The adjusted rand score indictes min_samples = 51 is better at matching true y values than min_samples = 45.

In [195]:
# try dbscan with eps = 1.38, min_samples = 52
# upped min_samples

dbscan = DBSCAN(eps=1.38, min_samples =52)
y_dbscan = dbscan.fit_predict(X_scaled)

fig = plt.figure(1)
plt.clf()
ax = Axes3D(fig, rect=[0,0,0.95,1], elev=29, azim=140)

plt.cla()

ax.scatter(X_scaled[:, 0], X_scaled[:, 1], X_scaled[:, 2], c=y_dbscan, cmap="Paired")

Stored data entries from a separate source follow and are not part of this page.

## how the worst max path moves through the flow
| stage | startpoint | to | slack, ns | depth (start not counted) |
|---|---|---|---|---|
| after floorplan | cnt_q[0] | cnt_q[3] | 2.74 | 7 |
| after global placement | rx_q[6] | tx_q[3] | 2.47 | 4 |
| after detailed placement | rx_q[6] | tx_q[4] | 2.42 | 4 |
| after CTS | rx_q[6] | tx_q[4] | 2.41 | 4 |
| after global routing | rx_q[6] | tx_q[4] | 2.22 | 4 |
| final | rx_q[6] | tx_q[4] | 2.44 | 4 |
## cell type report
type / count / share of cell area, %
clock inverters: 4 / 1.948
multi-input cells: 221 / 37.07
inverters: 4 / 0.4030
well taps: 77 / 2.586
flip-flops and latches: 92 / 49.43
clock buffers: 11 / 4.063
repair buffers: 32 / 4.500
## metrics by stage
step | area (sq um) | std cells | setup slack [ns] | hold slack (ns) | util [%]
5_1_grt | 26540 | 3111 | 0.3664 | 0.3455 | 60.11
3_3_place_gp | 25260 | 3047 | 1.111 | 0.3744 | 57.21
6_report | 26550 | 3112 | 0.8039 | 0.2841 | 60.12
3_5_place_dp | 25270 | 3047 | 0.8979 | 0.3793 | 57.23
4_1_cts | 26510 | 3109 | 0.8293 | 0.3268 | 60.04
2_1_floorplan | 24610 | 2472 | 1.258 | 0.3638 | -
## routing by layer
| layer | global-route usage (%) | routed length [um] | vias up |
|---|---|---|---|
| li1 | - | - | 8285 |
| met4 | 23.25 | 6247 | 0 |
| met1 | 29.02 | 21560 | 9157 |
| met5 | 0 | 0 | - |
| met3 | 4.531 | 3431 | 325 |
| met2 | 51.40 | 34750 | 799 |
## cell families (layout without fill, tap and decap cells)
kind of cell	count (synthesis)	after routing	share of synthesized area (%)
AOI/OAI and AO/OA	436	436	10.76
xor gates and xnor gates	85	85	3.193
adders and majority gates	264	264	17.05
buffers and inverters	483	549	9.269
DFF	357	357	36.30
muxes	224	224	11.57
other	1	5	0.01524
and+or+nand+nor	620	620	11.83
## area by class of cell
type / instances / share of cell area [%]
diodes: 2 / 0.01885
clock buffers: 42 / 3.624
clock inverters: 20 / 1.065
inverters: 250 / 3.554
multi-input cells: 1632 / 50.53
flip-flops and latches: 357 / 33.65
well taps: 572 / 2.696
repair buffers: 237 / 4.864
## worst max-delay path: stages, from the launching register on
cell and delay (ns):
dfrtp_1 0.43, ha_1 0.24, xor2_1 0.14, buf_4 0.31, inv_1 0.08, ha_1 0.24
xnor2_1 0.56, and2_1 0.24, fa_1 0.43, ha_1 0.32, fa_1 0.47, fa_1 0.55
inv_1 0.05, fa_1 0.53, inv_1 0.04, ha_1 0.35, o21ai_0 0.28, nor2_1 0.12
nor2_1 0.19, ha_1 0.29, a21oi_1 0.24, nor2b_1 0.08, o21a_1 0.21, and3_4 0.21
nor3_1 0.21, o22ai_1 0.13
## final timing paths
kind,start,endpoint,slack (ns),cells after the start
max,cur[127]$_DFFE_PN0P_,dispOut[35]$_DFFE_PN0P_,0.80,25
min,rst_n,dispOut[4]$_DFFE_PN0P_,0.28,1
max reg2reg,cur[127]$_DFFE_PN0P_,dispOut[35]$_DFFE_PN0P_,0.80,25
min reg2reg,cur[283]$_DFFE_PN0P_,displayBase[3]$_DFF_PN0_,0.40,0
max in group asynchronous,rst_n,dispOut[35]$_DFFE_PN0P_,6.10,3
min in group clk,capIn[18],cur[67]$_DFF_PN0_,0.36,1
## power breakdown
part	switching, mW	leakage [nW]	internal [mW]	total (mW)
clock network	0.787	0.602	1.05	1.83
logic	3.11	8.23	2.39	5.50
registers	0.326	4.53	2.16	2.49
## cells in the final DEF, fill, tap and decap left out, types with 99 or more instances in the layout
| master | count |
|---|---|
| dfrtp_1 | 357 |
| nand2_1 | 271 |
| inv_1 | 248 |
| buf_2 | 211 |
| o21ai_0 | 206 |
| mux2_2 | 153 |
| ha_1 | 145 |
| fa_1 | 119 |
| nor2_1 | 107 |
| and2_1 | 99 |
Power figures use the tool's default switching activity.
[src/rtl/msc_cfg.svh]
/*
  Offsets, field positions, encodings, reset values and timing counts
  for the multi-unit sync chain. Assumes inclusion by its bare name.
*/
`ifndef MSC_CFG_SVH
`define MSC_CFG_SVH

// Register byte offsets on the AXI4-Lite slave
`define MSC_ADDR_W        8
`define MSC_OFF_CONFIG    8'h00
`define MSC_OFF_TRIG      8'h04
`define MSC_OFF_CMD       8'h08
`define MSC_OFF_STATUS    8'h0c
`define MSC_OFF_IRQ_STAT  8'h10
`define MSC_OFF_IRQ_MASK  8'h14
`define MSC_OFF_PLAY      8'h18

// Role field encodings
`define MSC_ROLE_OFF      2'h0
`define MSC_ROLE_MASTER   2'h1
`define MSC_ROLE_SLAVE    2'h2

// Trigger type encodings
`define MSC_TT_FREE       2'h0
`define MSC_TT_SINGLE     2'h1
`define MSC_TT_RETRIG     2'h2
`define MSC_TT_GATED      2'h3

// Trigger source encodings
`define MSC_TS_EXT        2'h0
`define MSC_TS_KEY        2'h1
`define MSC_TS_BUS        2'h2
`define MSC_TS_CHAIN      2'h3

// Command bits
`define MSC_CMD_LISTEN    0
`define MSC_CMD_SYNC      1
`define MSC_CMD_BUSTRIG   2

// Interrupt bits
`define MSC_IRQ_CONFLICT  0
`define MSC_IRQ_INSYNC    1
`define MSC_IRQ_START     2

// Reset values
`define MSC_RST_ROLE      2'h0
`define MSC_RST_NSLV      4'h0
`define MSC_RST_POS       4'h1
`define MSC_RST_TTYPE     2'h0
`define MSC_RST_TSRC      2'h0
`define MSC_RST_MASK      3'h0

// Timing
`define MSC_CLK_PERIOD_NS 40
`define MSC_SKEW_NS       8
`define MSC_HOP_CYC       4
`define MSC_MAX_UNITS     16

`endif

[src/rtl/msc_pkg.sv]
/*
  Types of the multi-unit sync chain.
  Assumes msc_cfg.svh carries all numeric constants.
*/
package msc_pkg;
  // Reported synchronization state of a unit
  typedef enum logic [1:0] {
    MSC_ST_UNSYNCED,
    MSC_ST_WAITING,
    MSC_ST_IN_SYNC
  } msc_sync_type;
endpackage : msc_pkg
`config.mk`:
```
export PLATFORM = sky130hd
export DESIGN_NAME = scl_loader
export DESIGN_NICKNAME = d
export VERILOG_FILES = /design/src/hw/scl_pkg.sv /design/src/hw/scl_port_bank.sv /design/src/hw/scl_loader.sv
export SDC_FILE = /design/constraint.sdc
export NUM_CORES = 1
export LEC_CHECK = 0
export ABC_AREA = 1
export ABC_CLOCK_PERIOD_IN_PS = 17600
export BUFFER_PORTS_ARGS = -buffer_cell sky130_fd_sc_hd__buf_2
export CAP_MARGIN = 15
export CORE_AREA = 2 2 418 420
export DETAILED_ROUTE_END_ITERATION = 8
export DIE_AREA = 0 0 420 422
export HOLD_SLACK_MARGIN = 0.03
export SLEW_MARGIN = 0
export SYNTH_ARGS = -nofsm -noshare
export SYNTH_HDL_FRONTEND = slang
export SYNTH_SLANG_ARGS = --single-unit
```
`constraint.sdc`:
```
create_clock -name mclk -period 17.6 [get_ports mclk]
set_input_delay 0 -clock mclk [delete_from_list [all_inputs] [get_ports mclk]]
set_output_delay 0 -clock mclk [all_outputs]
set_load 0.02 [all_outputs]
```
## src/include/tfem_map.vh

```
// Summary of operation
// RULE_01: software points the statistics source at the generator that drives the camera trigger.
// RULE_02: software starts acquisition before enabling triggers, or early pulses are lost.
// RULE_03: the frame-response-lost flag stays set until its clear command returns it to no.
// RULE_04: each input trigger dropped for exceeding the max output rate raises one lost event.
// RULE_05: with the trigger queue enabled, a lost event is raised only when the queue is full.
// RULE_06: in internal generator mode no lost-trigger event is ever raised.
// RULE_07: every event carries a timestamp and no other payload.
// RULE_08: every output trigger pulse without a frame response raises a frame-missed event.
// RULE_09: with proper setup exactly one frame-missed event is raised per lost frame.
// RULE_10: a read-write selector picks one of generators 0 to 3 for the output event, reset 0.
// RULE_11: an output pulse event is raised at the start of every pulse of the selected generator.
// RULE_12: the lost flag sets when two trigger starts pass with no valid frame between them.
// RULE_13: the rate overrun flag is sticky, unchanged by reads, reset only by its clear command.
// RULE_14: a read-only 16-bit counter counts pulses of the statistics source; a command clears it.
// RULE_15: each event is a one-cycle strobe with a timestamp captured on the same edge.
`ifndef TFEM_MAP_VH
`define TFEM_MAP_VH
`define TFEM_OFS_CTRL 8'h00
`define TFEM_OFS_STATUS 8'h04
`define TFEM_OFS_CMD 8'h08
`define TFEM_OFS_COUNT 8'h0c
`define TFEM_OFS_IRQ_STAT 8'h10
`define TFEM_OFS_IRQ_MASK 8'h14
`define TFEM_OFS_TSTAMP 8'h18
`define TFEM_CTRL_STATS_LSB 0
`define TFEM_CTRL_EVSEL_LSB 2
`define TFEM_CTRL_QUEUE_EN 4
`define TFEM_CTRL_GEN_MODE 5
`define TFEM_ST_LOST 0
`define TFEM_ST_OVERRUN 1
`define TFEM_CMD_CLR_LOST 0
`define TFEM_CMD_CLR_OVERRUN 1
`define TFEM_CMD_CLR_COUNT 2
`define TFEM_EV_TRIG_LOST 0
`define TFEM_EV_FRAME_MISSED 1
`define TFEM_EV_OUT_PULSE 2
`define TFEM_SEL_RESET 2'h0
`define TFEM_CTRL_RESET 6'h00
`define TFEM_MASK_RESET 3'h0
`endif

```

## src/logic/tfem_top.v

```verilog
`include "tfem_map.vh"
`default_nettype none
module tfem_top #(
   parameter TS_W = 32,
   parameter CNT_W = 16
) (
   input wire hclk,
   input wire hresetn,
   input wire hsel,
   input wire [31:0] haddr,
   input wire [1:0] htrans,
   input wire hwrite,
   input wire [2:0] hsize,
   input wire [31:0] hwdata,
   input wire hready,
   output reg [31:0] hrdata,
   output wire hreadyout,
   output wire hresp,
   input wire [3:0] pulse_gen_level,
   input wire frame_valid,
   input wire trigger_in_drop,
   input wire queue_full_drop,
   output reg input_rate_lost_event,
   output reg frame_missed_event,
   output reg output_pulse_event,
   output reg [TS_W-1:0] event_timestamp,
   output wire irq
);
   // ****************************************
   // pin synchronisation and edges
   // ****************************************
   wire [6:0] pins_s;
   wire [6:0] pins_rise;
   tfem_sync #(.W(7)) u_sync (
      .hclk(hclk),
      .hresetn(hresetn),
      .d({queue_full_drop, trigger_in_drop, frame_valid, pulse_gen_level}),
      .q(pins_s)
   );
   tfem_edge #(.W(7)) u_edge (
      .hclk(hclk),
      .hresetn(hresetn),
      .lvl(pins_s),
      .rise(pins_rise)
   );
   wire [3:0] gen_start = pins_rise[3:0];
   wire frame_start = pins_rise[4];
   wire drop_rate = pins_rise[5];
   wire drop_queue = pins_rise[6];

   // ****************************************
   // registers
   // ****************************************
   reg [5:0] ctrl_r;
   reg lost_flag_r;
   reg overrun_r;
   reg [CNT_W-1:0] count_r;
   reg [2:0] irq_stat_r;
   reg [2:0] irq_mask_r;
   reg [TS_W-1:0] tstamp_r;
   reg armed_r;
   reg frame_seen_r;

   wire [1:0] stats_source_select = ctrl_r[`TFEM_CTRL_STATS_LSB+1:`TFEM_CTRL_STATS_LSB];
   wire [1:0] output_event_source_select = ctrl_r[`TFEM_CTRL_EVSEL_LSB+1:`TFEM_CTRL_EVSEL_LSB];
   wire queue_en = ctrl_r[`TFEM_CTRL_QUEUE_EN];
   wire gen_mode = ctrl_r[`TFEM_CTRL_GEN_MODE];

   function pick;
      input [3:0] v;
      input [1:0] s;
      begin
         pick = v[s];
      end
   endfunction

   wire stats_start = pick(gen_start, stats_source_select);
   wire out_start = pick(gen_start, output_event_source_select);

   // ****************************************
   // ahb-lite slave
   // ****************************************
   reg ph_wr_r;
   reg ph_rd_r;
   reg [7:0] ph_addr_r;
   wire take = hsel & hready & htrans[1];
   // zero wait states, always okay
   assign hreadyout = 1'b1;
   assign hresp = 1'b0;

   always @(posedge hclk or negedge hresetn) begin
      if (!hresetn) begin
         ph_wr_r <= 1'b0;
         ph_rd_r <= 1'b0;
         ph_addr_r <= 8'h00;
      end else begin
         ph_wr_r <= take & hwrite;
         ph_rd_r <= take & ~hwrite;
         ph_addr_r <= haddr[7:0];
      end
   end

   wire wr_ctrl = ph_wr_r && (ph_addr_r == `TFEM_OFS_CTRL);
   wire wr_cmd = ph_wr_r && (ph_addr_r == `TFEM_OFS_CMD);
   wire wr_mask = ph_wr_r && (ph_addr_r == `TFEM_OFS_IRQ_MASK);
   wire rd_istat = take && !hwrite && (haddr[7:0] == `TFEM_OFS_IRQ_STAT);
   wire clr_lost = wr_cmd & hwdata[`TFEM_CMD_CLR_LOST];
   wire clr_over = wr_cmd & hwdata[`TFEM_CMD_CLR_OVERRUN];
   wire clr_cnt = wr_cmd & hwdata[`TFEM_CMD_CLR_COUNT];

   // read data registered at address phase, so it stands in the data phase
   always @(posedge hclk or negedge hresetn) begin
      if (!hresetn) begin
         hrdata <= 32'h0000_0000;
      end else if (take && !hwrite) begin
         case (haddr[7:0])
            `TFEM_OFS_CTRL: hrdata <= {26'h0, ctrl_r};
            `TFEM_OFS_STATUS: hrdata <= {30'h0, overrun_r, lost_flag_r};
            `TFEM_OFS_COUNT: hrdata <= {{(32-CNT_W){1'b0}}, count_r}; // see RULE_14
            `TFEM_OFS_IRQ_STAT: hrdata <= {29'h0, irq_stat_r};
            `TFEM_OFS_IRQ_MASK: hrdata <= {29'h0, irq_mask_r};
            `TFEM_OFS_TSTAMP: hrdata <= tstamp_r[31:0];
            default: hrdata <= 32'h0000_0000;
         endcase
      end
   end

   always @(posedge hclk or negedge hresetn) begin
      if (!hresetn) begin
         ctrl_r <= `TFEM_CTRL_RESET; // see RULE_10
         irq_mask_r <= `TFEM_MASK_RESET;
      end else begin
         if (wr_ctrl) begin
            ctrl_r <= hwdata[5:0]; // see RULE_10
         end
         if (wr_mask) begin
            irq_mask_r <= hwdata[2:0];
         end
      end
   end

   // ****************************************
   // detection
   // ****************************************
   // not for very fast cameras: latency may push a frame past the next trigger
   wire missed = stats_start & armed_r & ~frame_seen_r & ~frame_start; // see RULE_12
   // drops come from the trigger stage; queue mode counts only overflow drops
   // generator mode never reports a lost trigger; see RULE_06
   wire rate_drop = gen_mode ? 1'b0 : (queue_en ? drop_queue : drop_rate); // see RULE_05

   always @(posedge hclk or negedge hresetn) begin
      if (!hresetn) begin
         armed_r <= 1'b0;
         frame_seen_r <= 1'b0;
         lost_flag_r <= 1'b0;
         overrun_r <= 1'b0;
         count_r <= {CNT_W{1'b0}};
      end else begin
         if (stats_start) begin
            armed_r <= 1'b1;
            frame_seen_r <= 1'b0;
         end else if (frame_start) begin
            frame_seen_r <= 1'b1;
         end
         // set wins over clear for both flags; the count clear wins over an increment
         if (missed) begin
            lost_flag_r <= 1'b1; // see RULE_03
         end else if (clr_lost) begin
            lost_flag_r <= 1'b0; // see RULE_03
         end
         if (rate_drop) begin
            overrun_r <= 1'b1; // see RULE_13
         end else if (clr_over) begin
            overrun_r <= 1'b0; // see RULE_13
         end
         if (clr_cnt) begin
            count_r <= {CNT_W{1'b0}}; // see RULE_14
         end else if (stats_start) begin
            count_r <= count_r + {{(CNT_W-1){1'b0}}, 1'b1}; // see RULE_14
         end
      end
   end

   // ****************************************
   // events and interrupt
   // ****************************************
   wire [2:0] ev_now = {out_start, missed, rate_drop};

   always @(posedge hclk or negedge hresetn) begin
      if (!hresetn) begin
         tstamp_r <= {TS_W{1'b0}};
         event_timestamp <= {TS_W{1'b0}};
         input_rate_lost_event <= 1'b0;
         frame_missed_event <= 1'b0;
         output_pulse_event <= 1'b0;
         irq_stat_r <= 3'h0;
      end else begin
         tstamp_r <= tstamp_r + {{(TS_W-1){1'b0}}, 1'b1};
         input_rate_lost_event <= rate_drop; // see RULE_04
         frame_missed_event <= missed; // see RULE_08, see RULE_09
         output_pulse_event <= out_start; // see RULE_11
         if (|ev_now) begin // see RULE_07
            event_timestamp <= tstamp_r; // see RULE_15
         end
         // new events win over the read clear
         irq_stat_r <= (rd_istat ? 3'h0 : irq_stat_r) | ev_now; // see RULE_09
      end
   end

   assign irq = |(irq_stat_r & irq_mask_r);
endmodule
`default_nettype wire

```

## src/logic/tfem_sync.v

```verilog
`default_nettype none
module tfem_sync #(
   parameter W = 4
) (
   input wire hclk,
   input wire hresetn,
   input wire [W-1:0] d,
   output reg [W-1:0] q
);
   reg [W-1:0] meta_r;
   // first stage is read only by the second
   always @(posedge hclk or negedge hresetn) begin
      if (!hresetn) begin
         meta_r <= {W{1'b0}};
         q <= {W{1'b0}};
      end else begin
         meta_r <= d;
         q <= meta_r;
      end
   end
endmodule
`default_nettype wire

```

## src/logic/tfem_edge.v

```verilog
`default_nettype none
module tfem_edge #(
   parameter W = 4
) (
   input wire hclk,
   input wire hresetn,
   input wire [W-1:0] lvl,
   output wire [W-1:0] rise
);
   reg [W-1:0] prev_r;
   always @(posedge hclk or negedge hresetn) begin
      if (!hresetn) begin
         prev_r <= {W{1'b0}};
      end else begin
         prev_r <= lvl;
      end
   end
   assign rise = lvl & ~prev_r;
endmodule
`default_nettype wire

```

ax.w_xaxis.set_ticklabels([])
ax.w_yaxis.set_ticklabels([])
ax.w_zaxis.set_ticklabels([])

plt.show()

<IPython.core.display.Javascript object>

  ax = Axes3D(fig, rect=[0,0,0.95,1], elev=29, azim=140)


In [196]:
# using adjusted rand score to measure similarity of actual and predicted y values
metrics.adjusted_rand_score(y, y_dbscan)

0.22671670655555418

The rand score dropped when I changed the min_samples from 51 to 52. 

Note: While I could have only included the optimal model in the code, I left them in to illustrate the thought process and fine tuning.